_TRY IT_. Look through the data below. Show each line where the string "side" occurs.

(Records from a collection)

`src/rtl/screen_probe_matcher_if.sv`:
```
// Video-side bundle for screen_probe_matcher: decoded DVI timing and pixel
// inputs travelling towards the detector, and the detector's status outputs
// travelling back.
interface screen_probe_matcher_if #(
  parameter int NUM_PROBES = 4
) ();
  logic                  enable;
  logic                  vsync;
  logic                  hsync;
  logic                  vde;
  logic [23:0]           rgb_pixel;
  logic                  detected;
  logic [NUM_PROBES-1:0] match_mask;
  logic                  frame_valid;

  // Video source / status consumer side.
  modport master (
    output enable, vsync, hsync, vde, rgb_pixel,
    input  detected, match_mask, frame_valid
  );

  // Detector side.
  modport slave (
    input  enable, vsync, hsync, vde, rgb_pixel,
    output detected, match_mask, frame_valid
  );
endinterface

```
`src/rtl/screen_probe_matcher.sv`:
```
// Screen-state detector. Samples NUM_PROBES fixed pixel positions per frame,
// compares each against a reference colour within a per-channel tolerance,
// and debounces the per-frame all-probes-hit result into a stable flag.
module screen_probe_matcher #(
  parameter int                       NUM_PROBES     = 4,
  parameter logic [NUM_PROBES*11-1:0] PROBE_X        = '0,
  parameter logic [NUM_PROBES*10-1:0] PROBE_Y        = '0,
  parameter logic [NUM_PROBES*24-1:0] PROBE_RGB      = '0,
  parameter logic [7:0]               TOL            = 8'd4,
  parameter int                       CONFIRM_FRAMES = 3,
  parameter int                       RELEASE_FRAMES = 2
) (
  input logic                   CLK,
  input logic                   RST_N,
  screen_probe_matcher_if.slave vid
);

  typedef enum logic {
    ST_IDLE   = 1'b0,
    ST_ACTIVE = 1'b1
  } state_e;

  localparam logic [10:0] X_MAX       = 11'd2047;
  localparam logic [9:0]  Y_MAX       = 10'd1023;
  localparam logic [3:0]  CONFIRM_CNT = 4'(CONFIRM_FRAMES);
  localparam logic [3:0]  RELEASE_CNT = 4'(RELEASE_FRAMES);

  // Raster position and per-frame hit tracking.
  logic [10:0]           x_q, x_d;
  logic [9:0]            y_q, y_d;
  logic                  vde_d_q, vde_d_d;
  logic [NUM_PROBES-1:0] hit_q, hit_d;
  logic [NUM_PROBES-1:0] pix_hit;

  // Debounce state and registered outputs.
  state_e                state_q;
  logic [3:0]            cnt_q;
  logic                  primed_q;
  logic                  detected_q;
  logic [NUM_PROBES-1:0] match_mask_q;
  logic                  frame_valid_q;

  logic                  frame_pass;
  logic [3:0]            cnt_inc;

  // |a-b| on one 8-bit channel, widened to 9 bits so the subtraction
  // can never wrap, compared inclusively against the tolerance.
  function automatic logic chan_ok(input logic [7:0] a, input logic [7:0] b);
    logic [8:0] diff;
    diff = (a >= b) ? ({1'b0, a} - {1'b0, b}) : ({1'b0, b} - {1'b0, a});
    return diff <= {1'b0, TOL};
  endfunction

  // Per-probe match of the pixel currently on the bus at the current raster
  // position; qualification by vde/hsync/vsync happens in the datapath below.
  always_comb begin
    // NOTE: every variable driven here gets a default first so no path
    // through the block leaves it unassigned and infers a latch.
    pix_hit = '0;
    for (int i = 0; i < NUM_PROBES; i++) begin
      if ((x_q == PROBE_X[11*i +: 11]) &&
          (y_q == PROBE_Y[10*i +: 10]) &&
          chan_ok(vid.rgb_pixel[23:16], PROBE_RGB[24*i+16 +: 8]) &&
          chan_ok(vid.rgb_pixel[15:8],  PROBE_RGB[24*i+8  +: 8]) &&
          chan_ok(vid.rgb_pixel[7:0],   PROBE_RGB[24*i    +: 8])) begin
        pix_hit[i] = 1'b1;
      end
    end
  end

  // Next raster position and sticky hit state. vsync outranks hsync, which
  // outranks vde, so a colliding pixel is never compared.
  always_comb begin
    x_d     = x_q;
    y_d     = y_q;
    hit_d   = hit_q;
    vde_d_d = vid.vde;
    if (!vid.enable) begin
      x_d     = '0;
      y_d     = '0;
      hit_d   = '0;
      vde_d_d = 1'b0;
    end else if (vid.vsync) begin
      // The line in flight at vsync belongs to the frame just closed, so its
      // falling edge must not advance y in the new frame.
      x_d     = '0;
      y_d     = '0;
      hit_d   = '0;
      vde_d_d = 1'b0;
    end else begin
      if (vid.hsync) begin
        x_d = '0;
      end else if (vid.vde && (x_q != X_MAX)) begin
        x_d = x_q + 11'd1;
      end
      if (vde_d_q && !vid.vde && (y_q != Y_MAX)) begin
        y_d = y_q + 10'd1;
      end
      if (vid.vde && !vid.hsync) begin
        hit_d = hit_q | pix_hit;
      end
    end
  end

  // Raster/hit registers.
  always_ff @(posedge CLK or negedge RST_N) begin
    if (!RST_N) begin
      x_q     <= '0;
      y_q     <= '0;
      vde_d_q <= 1'b0;
      hit_q   <= '0;
    end else begin
      // NOTE: sequential state uses non-blocking assignments so every
      // register samples pre-edge values regardless of statement order.
      x_q     <= x_d;
      y_q     <= y_d;
      vde_d_q <= vde_d_d;
      hit_q   <= hit_d;
    end
  end

  assign frame_pass = &hit_q;
  assign cnt_inc    = cnt_q + 4'd1;

  // Frame evaluation and confirm/release debounce FSM with registered outputs.
  // The first vsync after reset or enable only primes the block.
  always_ff @(posedge CLK or negedge RST_N) begin
    if (!RST_N) begin
      state_q       <= ST_IDLE;
      cnt_q         <= '0;
      primed_q      <= 1'b0;
      detected_q    <= 1'b0;
      match_mask_q  <= '0;
      frame_valid_q <= 1'b0;
    end else if (!vid.enable) begin
      state_q       <= ST_IDLE;
      cnt_q         <= '0;
      primed_q      <= 1'b0;
      detected_q    <= 1'b0;
      match_mask_q  <= '0;
      frame_valid_q <= 1'b0;
    end else begin
      frame_valid_q <= 1'b0;
      if (vid.vsync) begin
        primed_q <= 1'b1;
        if (primed_q) begin
          match_mask_q  <= hit_q;
          frame_valid_q <= 1'b1;
          case (state_q)
            ST_IDLE: begin
              if (!frame_pass) begin
                cnt_q <= '0;
              end else if (cnt_inc == CONFIRM_CNT) begin
                state_q    <= ST_ACTIVE;
                cnt_q      <= '0;
                detected_q <= 1'b1;
              end else begin
                cnt_q <= cnt_inc;
              end
            end
            ST_ACTIVE: begin
              if (frame_pass) begin
                cnt_q <= '0;
              end else if (cnt_inc == RELEASE_CNT) begin
                state_q    <= ST_IDLE;
                cnt_q      <= '0;
                detected_q <= 1'b0;
              end else begin
                cnt_q <= cnt_inc;
              end
            end
            default: begin
              state_q    <= ST_IDLE;
              cnt_q      <= '0;
              detected_q <= 1'b0;
            end
          endcase
        end
      end
    end
  end

  assign vid.detected    = detected_q;
  assign vid.match_mask  = match_mask_q;
  assign vid.frame_valid = frame_valid_q;

endmodule

```
`src/flat_wrapper.sv`:
```
// flat-port wrapper written by rule: the top's interface ports become plain ports
module screen_probe_matcher_flat 
#(
  parameter int                       NUM_PROBES     = 4,
  parameter logic [NUM_PROBES*11-1:0] PROBE_X        = '0,
  parameter logic [NUM_PROBES*10-1:0] PROBE_Y        = '0,
  parameter logic [NUM_PROBES*24-1:0] PROBE_RGB      = '0,
  parameter logic [7:0]               TOL            = 8'd4,
  parameter int                       CONFIRM_FRAMES = 3,
  parameter int                       RELEASE_FRAMES = 2
)
  (CLK, RST_N, vid_enable, vid_vsync, vid_hsync, vid_vde, vid_rgb_pixel, vid_detected, vid_match_mask, vid_frame_valid);
  screen_probe_matcher_if #(.NUM_PROBES(NUM_PROBES)) vid_i ();
  input logic CLK;
  input logic RST_N;
  input wire logic [$bits(vid_i.enable)-1:0] vid_enable;
  input wire logic [$bits(vid_i.vsync)-1:0] vid_vsync;
  input wire logic [$bits(vid_i.hsync)-1:0] vid_hsync;
  input wire logic [$bits(vid_i.vde)-1:0] vid_vde;
  input wire logic [$bits(vid_i.rgb_pixel)-1:0] vid_rgb_pixel;
  output wire logic [$bits(vid_i.detected)-1:0] vid_detected;
  output wire logic [$bits(vid_i.match_mask)-1:0] vid_match_mask;
  output wire logic [$bits(vid_i.frame_valid)-1:0] vid_frame_valid;
  assign vid_i.enable = vid_enable;
  assign vid_i.vsync = vid_vsync;
  assign vid_i.hsync = vid_hsync;
  assign vid_i.vde = vid_vde;
  assign vid_i.rgb_pixel = vid_rgb_pixel;
  assign vid_detected = vid_i.detected;
  assign vid_match_mask = vid_i.match_mask;
  assign vid_frame_valid = vid_i.frame_valid;
  screen_probe_matcher #(.NUM_PROBES(NUM_PROBES), .PROBE_X(PROBE_X), .PROBE_Y(PROBE_Y), .PROBE_RGB(PROBE_RGB), .TOL(TOL), .CONFIRM_FRAMES(CONFIRM_FRAMES), .RELEASE_FRAMES(RELEASE_FRAMES)) u_core (.CLK(CLK), .RST_N(RST_N), .vid(vid_i));
endmodule
```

_ANSWER BELOW_.
// Video-side bundle for screen_probe_matcher: decoded DVI timing and pixel
  // Video source / status consumer side.
  // Detector side.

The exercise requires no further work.